Historic site in Alipostivan, Albania

The Teqe of Baba Ali (Teqeja e Baba Aliut), or Teqe of Baba Abdullah, is a Bektashi tekke in the village of Alipostivan, Qendër Piskovë, Përmet municipality, Albania. It sits upon a hill overlooking the Vjosa valley and the Nemërçka mountain, and the name of Alipostivan itself is said to derive from Ali, post i vendit ("Ali, sheepskin-sitter of the place"). The tekke of Baba Ali is known for the preservation and development of Bektashi traditions, particularly in spreading Bektashism to the Deshnica area and along the border villages of Skrapar. Historically, it has cooperated closely with the tekke in Frashër.

==History==

The tekke is said to have been founded initially around 1767, but the site may possibly be older due to the presence of ancient ruins, which most probably sat upon an old trade route from Skrapar to Përmet.

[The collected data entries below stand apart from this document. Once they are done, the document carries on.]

### src/core/aod_pkg.sv
// Package for the accelerometer output data register block
package aod_pkg;
    localparam int AOD_AW = 8;
    localparam int AOD_DW = 8;
    localparam int AOD_SW = 12;
    localparam int AOD_TW = 8;
    // Register offsets
    localparam logic [7:0] AOD_TEMPERATURE_OUT = 8'h01;
    localparam logic [7:0] AOD_MAGNITUDE_LOW = 8'h02;
    localparam logic [7:0] AOD_MAGNITUDE_HIGH = 8'h03;
    localparam logic [7:0] AOD_ACCEL_X_LOW = 8'h04;
    localparam logic [7:0] AOD_ACCEL_X_HIGH = 8'h05;
    localparam logic [7:0] AOD_ACCEL_Y_LOW = 8'h06;
    localparam logic [7:0] AOD_ACCEL_Y_HIGH = 8'h07;
    localparam logic [7:0] AOD_ACCEL_Z_LOW = 8'h08;
    localparam logic [7:0] AOD_ACCEL_Z_HIGH = 8'h09;
    // Reset values, fills and the magnitude saturation limit
    localparam logic [7:0] AOD_BYTE_ZERO = 8'h00;
    localparam logic [11:0] AOD_WORD_ZERO = 12'h000;
    localparam logic [3:0] AOD_NIB_ZERO = 4'h0;
    localparam logic [11:0] AOD_MAG_MAX = 12'hfff;
    // Acquisition spacing between samples
    localparam int AOD_CLK_HZ = 10_000_000;
    localparam int AOD_SPACING_US = 40;
    localparam int AOD_SPACING_CYC = (AOD_SPACING_US * AOD_CLK_HZ) / 1_000_000;
    localparam int AOD_CNT_W = 10;
    // Sequencer states, one-hot
    typedef enum logic [4:0] {
        AOD_IDLE = 5'h01,
        AOD_TEMP = 5'h02,
        AOD_AX = 5'h04,
        AOD_AY = 5'h08,
        AOD_AZ = 5'h10
    } aod_state_t;
endpackage

### src/core/aod_mag_if.sv
// Interface carrying magnitude requests and results between modules
`timescale 1ns/1ps
interface aod_mag_if;
    logic start;
    logic [11:0] ax;
    logic [11:0] ay;
    logic [11:0] az;
    logic done;
    logic [11:0] mag;
    modport req (output start, output ax, output ay, output az, input done, input mag);
    modport calc (input start, input ax, input ay, input az, output done, output mag);
endinterface

### src/core/aod_magnitude.sv
// Sequential square root of the sum of squared axis values
`timescale 1ns/1ps
module aod_magnitude (
    // Clock and reset
    input wire logic mclk_i,
    input wire logic rst_b_i,
    // Request and result
    aod_mag_if.calc mag_if
);
    import aod_pkg::*;

    logic [25:0] rem_reg, rem_next;
    logic [12:0] root_reg, root_next;
    logic [13:0] bit_reg, bit_next;
    logic busy_reg, busy_next;
    logic done_reg, done_next;
    logic [11:0] mag_reg, mag_next;

    // Square of a signed axis value
    function automatic logic [23:0] sq(input logic [11:0] v);
        logic [11:0] a;
        a = v[11] ? 12'(-v) : v;
        return 24'(a) * 24'(a);
    endfunction

    // Bitwise integer square root, one result bit per cycle
    always_comb begin
        rem_next = rem_reg;
        root_next = root_reg;
        bit_next = bit_reg;
        busy_next = busy_reg;
        done_next = 1'b0;
        mag_next = mag_reg;
        if (mag_if.start) begin
            rem_next = 26'(sq(mag_if.ax)) + 26'(sq(mag_if.ay)) + 26'(sq(mag_if.az));
            root_next = 13'h0000;
            bit_next = 14'h1000;
            busy_next = 1'b1;
        end else if (busy_reg) begin
            if (rem_reg >= 26'(root_reg + 13'(bit_reg)) * 26'(root_reg + 13'(bit_reg))) begin
                root_next = root_reg + 13'(bit_reg);
            end
            bit_next = bit_reg >> 1;
            if (bit_reg == 14'h0001) begin
                busy_next = 1'b0;
                done_next = 1'b1;
                // Saturate to the 12-bit unsigned range
                if (rem_reg >= 26'(root_reg + 13'h0001) * 26'(root_reg + 13'h0001))
                    mag_next = (root_reg + 13'h0001) > 13'(AOD_MAG_MAX) ? AOD_MAG_MAX
                               : 12'(root_reg + 13'h0001);
                else
                    mag_next = root_reg > 13'(AOD_MAG_MAX) ? AOD_MAG_MAX : root_reg[11:0];
            end
        end
    end

    // Register the root state
    always_ff @(posedge mclk_i or negedge rst_b_i) begin
        if (!rst_b_i) begin
            rem_reg <= '0;
            root_reg <= '0;
            bit_reg <= '0;
            busy_reg <= 1'b0;
            done_reg <= 1'b0;
            mag_reg <= AOD_WORD_ZERO;
        end else begin
            rem_reg <= rem_next;
            root_reg <= root_next;
            bit_reg <= bit_next;
            busy_reg <= busy_next;
            done_reg <= done_next;
            mag_reg <= mag_next;
        end
    end

    assign mag_if.done = done_reg;
    assign mag_if.mag = mag_reg;
endmodule
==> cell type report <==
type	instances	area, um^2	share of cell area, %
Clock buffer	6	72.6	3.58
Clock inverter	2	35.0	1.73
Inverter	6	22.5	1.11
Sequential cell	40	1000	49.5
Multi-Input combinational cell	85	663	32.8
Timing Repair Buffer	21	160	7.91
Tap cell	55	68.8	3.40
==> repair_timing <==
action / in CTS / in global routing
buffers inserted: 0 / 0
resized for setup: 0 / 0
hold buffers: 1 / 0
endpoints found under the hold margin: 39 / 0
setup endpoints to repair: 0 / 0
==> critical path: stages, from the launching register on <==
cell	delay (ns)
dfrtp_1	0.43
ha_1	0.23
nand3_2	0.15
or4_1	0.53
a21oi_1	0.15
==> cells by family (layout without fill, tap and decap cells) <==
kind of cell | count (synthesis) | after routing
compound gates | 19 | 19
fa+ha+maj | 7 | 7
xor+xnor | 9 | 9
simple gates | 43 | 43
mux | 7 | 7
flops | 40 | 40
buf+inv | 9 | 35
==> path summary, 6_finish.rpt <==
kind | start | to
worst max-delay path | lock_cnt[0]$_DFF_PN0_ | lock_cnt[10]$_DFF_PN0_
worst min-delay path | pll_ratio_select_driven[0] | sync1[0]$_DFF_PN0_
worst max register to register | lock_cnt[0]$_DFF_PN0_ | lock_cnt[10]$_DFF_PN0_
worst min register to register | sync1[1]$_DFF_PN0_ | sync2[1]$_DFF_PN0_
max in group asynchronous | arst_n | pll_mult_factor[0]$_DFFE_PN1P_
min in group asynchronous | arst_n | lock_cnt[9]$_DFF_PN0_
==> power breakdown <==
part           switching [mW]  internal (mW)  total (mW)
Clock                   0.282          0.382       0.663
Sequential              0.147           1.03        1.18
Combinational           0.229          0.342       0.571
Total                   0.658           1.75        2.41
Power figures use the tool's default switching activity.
`src/rtl/memory_map_defines.vh`:
```
// constants for the banked program and data memory address map
`ifndef MEMORY_MAP_DEFINES_VH
`define MEMORY_MAP_DEFINES_VH
`define RESET_VECTOR      13'h0000
`define INT_VECTOR        13'h0004
`define OFS_INDIRECT      7'h00
`define OFS_PC_LOW        7'h02
`define OFS_STATUS        7'h03
`define OFS_FILE_PTR      7'h04
`define OFS_PC_HIGH_LATCH 7'h0a
`define OFS_GPR_FIRST     7'h20
`define OFS_SHARED_FIRST  7'h70
`define STATUS_BANK_HI    6
`define STATUS_BANK_LO    5
`define STATUS_RESET      8'h18
`define FILE_PTR_RESET    8'h00
`define PC_HIGH_RESET     8'h00
`endif

```
`src/rtl/banked_memory_address_map.v`:
```
// address map for program fetch and banked data memory with core registers
`timescale 1ns/1ps
`include "memory_map_defines.vh"
module banked_memory_address_map #(
    parameter PROG_WORDS_LOG2 = 13
) (
    // clock and reset
    input  wire        i_clk,
    input  wire        i_rst,
    // program side
    input  wire        i_fetch_adv,
    input  wire        i_int_take,
    input  wire        i_pc_load,
    input  wire [12:0] i_pc_load_addr,
    output wire [12:0] o_prog_addr,
    output wire [12:0] o_pc,
    // data side
    input  wire        i_data_rd,
    input  wire        i_data_wr,
    input  wire [6:0]  i_data_ofs,
    input  wire [7:0]  i_data_wdata,
    output reg  [7:0]  o_data_rdata,
    output wire [1:0]  o_bank,
    output wire [7:0]  o_status
);

////////////////////////////////////////////////////////////////////////////////
// program counter
reg  [12:0] pc_q;
reg  [12:0] pc_d;
reg  [7:0]  status_q;
reg  [7:0]  file_ptr_q;
reg  [7:0]  pc_high_latch_q;

// a log2 of 13 or more keeps every pc bit; anything less wraps the fetch
localparam [12:0] PROG_MASK = (PROG_WORDS_LOG2 >= 13) ? 13'h1fff :
                              ((13'h0001 << PROG_WORDS_LOG2) - 13'h0001);

assign o_pc        = pc_q;
assign o_prog_addr = pc_q & PROG_MASK;

// a data write to the low pc byte jumps, the high latch giving the upper bits
wire pc_low_wr;

// priority: interrupt, then load, then data write, then plain advance
always @* begin
    pc_d = pc_q;
    if (i_int_take) begin
        pc_d = `INT_VECTOR;
    end else if (i_pc_load) begin
        pc_d = i_pc_load_addr;
    end else if (pc_low_wr) begin
        pc_d = {pc_high_latch_q[4:0], i_data_wdata};
    end else if (i_fetch_adv) begin
        pc_d = pc_q + 13'h0001;
    end
end

always @(posedge i_clk or posedge i_rst) begin
    if (i_rst) begin
        pc_q <= `RESET_VECTOR;
    end else begin
        pc_q <= pc_d;
    end
end

////////////////////////////////////////////////////////////////////////////////
// data address decode
// bank bits from status; indirect uses the pointer's bit 7 with status bit 6
assign o_bank   = {status_q[`STATUS_BANK_HI], status_q[`STATUS_BANK_LO]};
assign o_status = status_q;

// region codes for one decoded data location
localparam [2:0] REG_NONE     = 3'b000;
localparam [2:0] REG_PC_LOW   = 3'b001;
localparam [2:0] REG_STATUS   = 3'b010;
localparam [2:0] REG_FILE_PTR = 3'b011;
localparam [2:0] REG_PC_LATCH = 3'b100;
localparam [2:0] REG_BANKED   = 3'b101;
localparam [2:0] REG_SHARED   = 3'b110;

// sort a bank offset into the region it reaches; core registers ignore the bank
function [2:0] region_of;
    input [6:0] ofs;
    begin
        if (ofs == `OFS_PC_LOW) begin
            region_of = REG_PC_LOW;
        end else if (ofs == `OFS_STATUS) begin
            region_of = REG_STATUS;
        end else if (ofs == `OFS_FILE_PTR) begin
            region_of = REG_FILE_PTR;
        end else if (ofs == `OFS_PC_HIGH_LATCH) begin
            region_of = REG_PC_LATCH;
        end else if (ofs >= `OFS_SHARED_FIRST) begin
            region_of = REG_SHARED;
        end else if (ofs >= `OFS_GPR_FIRST) begin
            region_of = REG_BANKED;
        end else begin
            region_of = REG_NONE;
        end
    end
endfunction

// row of a banked byte: 80 bytes a bank, so bank times 64 plus bank times 16
function [8:0] bank_index;
    input [1:0] bank;
    input [6:0] ofs;
    begin
        bank_index = {1'b0, bank, 6'h00} + {3'h0, bank, 4'h0} + {2'h0, ofs} -
                     {2'h0, `OFS_GPR_FIRST};
    end
endfunction

wire       indirect = (i_data_ofs == `OFS_INDIRECT);
wire [1:0] eff_bank = indirect ? {status_q[`STATUS_BANK_HI], file_ptr_q[7]} : o_bank;
wire [6:0] eff_ofs  = indirect ? file_ptr_q[6:0] : i_data_ofs;

// a pointer aimed back at offset 00h touches nothing and reads zero
wire null_ind = indirect && (file_ptr_q[6:0] == `OFS_INDIRECT);

wire [2:0] region     = null_ind ? REG_NONE : region_of(eff_ofs);
wire [8:0] banked_idx = bank_index(eff_bank, eff_ofs);
wire [3:0] shared_idx = eff_ofs[3:0];

// core registers, one copy each, seen in all four banks
wire status_wr   = i_data_wr && (region == REG_STATUS);
wire file_ptr_wr = i_data_wr && (region == REG_FILE_PTR);
wire latch_wr    = i_data_wr && (region == REG_PC_LATCH);
wire banked_wr   = i_data_wr && (region == REG_BANKED);
wire shared_wr   = i_data_wr && (region == REG_SHARED);

assign pc_low_wr = i_data_wr && (region == REG_PC_LOW);

// 4 banks of 80 bytes plus 16 shared bytes
reg  [7:0] banked_ram [0:319];
reg  [7:0] shared_ram [0:15];

////////////////////////////////////////////////////////////////////////////////
// core register writes
always @(posedge i_clk or posedge i_rst) begin
    if (i_rst) begin
        status_q <= `STATUS_RESET;
    end else if (status_wr) begin
        status_q <= i_data_wdata;
    end
end

always @(posedge i_clk or posedge i_rst) begin
    if (i_rst) begin
        file_ptr_q <= `FILE_PTR_RESET;
    end else if (file_ptr_wr) begin
        file_ptr_q <= i_data_wdata;
    end
end

always @(posedge i_clk or posedge i_rst) begin
    if (i_rst) begin
        pc_high_latch_q <= `PC_HIGH_RESET;
    end else if (latch_wr) begin
        pc_high_latch_q <= i_data_wdata;
    end
end

////////////////////////////////////////////////////////////////////////////////
// ram writes
// ram has no reset; contents are undefined until written
always @(posedge i_clk) begin
    if (banked_wr) begin
        banked_ram[banked_idx] <= i_data_wdata;
    end
    if (shared_wr) begin
        shared_ram[shared_idx] <= i_data_wdata;
    end
end

////////////////////////////////////////////////////////////////////////////////
// read data, registered; runs alongside fetch every cycle
// the value holds between reads so the core may sample it late
reg [7:0] rdata_d;

always @* begin
    rdata_d = o_data_rdata;
    if (i_data_rd) begin
        case (region)
            REG_PC_LOW: begin
                rdata_d = pc_q[7:0];
            end
            REG_STATUS: begin
                rdata_d = status_q;
            end
            REG_FILE_PTR: begin
                rdata_d = file_ptr_q;
            end
            REG_PC_LATCH: begin
                rdata_d = {3'b000, pc_high_latch_q[4:0]};
            end
            REG_SHARED: begin
                rdata_d = shared_ram[shared_idx];
            end
            REG_BANKED: begin
                rdata_d = banked_ram[banked_idx];
            end
            default: begin
                rdata_d = 8'h00;
            end
        endcase
    end
end

always @(posedge i_clk or posedge i_rst) begin
    if (i_rst) begin
        o_data_rdata <= 8'h00;
    end else begin
        o_data_rdata <= rdata_d;
    end
end

endmodule

```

The tekke was re-founded by Baba Ali in 1857 or 1860. It was again re-founded in 1903 by Baba Abdullah, who was originally from the tekke of Konica and whose tomb is located within the tekke. Baba Abdullah and Baba Dule Përmeti were supporters and participants of the Albanian National Awakening, particularly in regards to the Albanian language during 1908–1909. Greek andartes burnt down the tekke in 1914, but it was rebuilt in 1920. On 14th–17 January 1921, the tekke was represented by Baba Meleq at the First National Congress of the Bektashi. In 1923, it was visited by Margaret Hasluck, who encountered one baba and three dervishes. It was closed in 1967 during the Communist period, due to the Albanian communist party's crackdown on religion, and torn down by the surrounding villagers. Reconstruction began in 1997, and the tekke reopened in May 2003.

==Pilgrimage==
In the past and the present, the tekke of Alipostivan has been an important site of pilgrimage for the Albanian Bektashis, due to the fact that Abdullah Baba —considered by many in the region to be a Bektashi saint —was buried and is still venerated here. Many men in the region still bear the first name Abdullah. The Bektashi villagers of Kosinë gather at the tekke of Alipostivan for prayer, particularly on the feast of Novruz.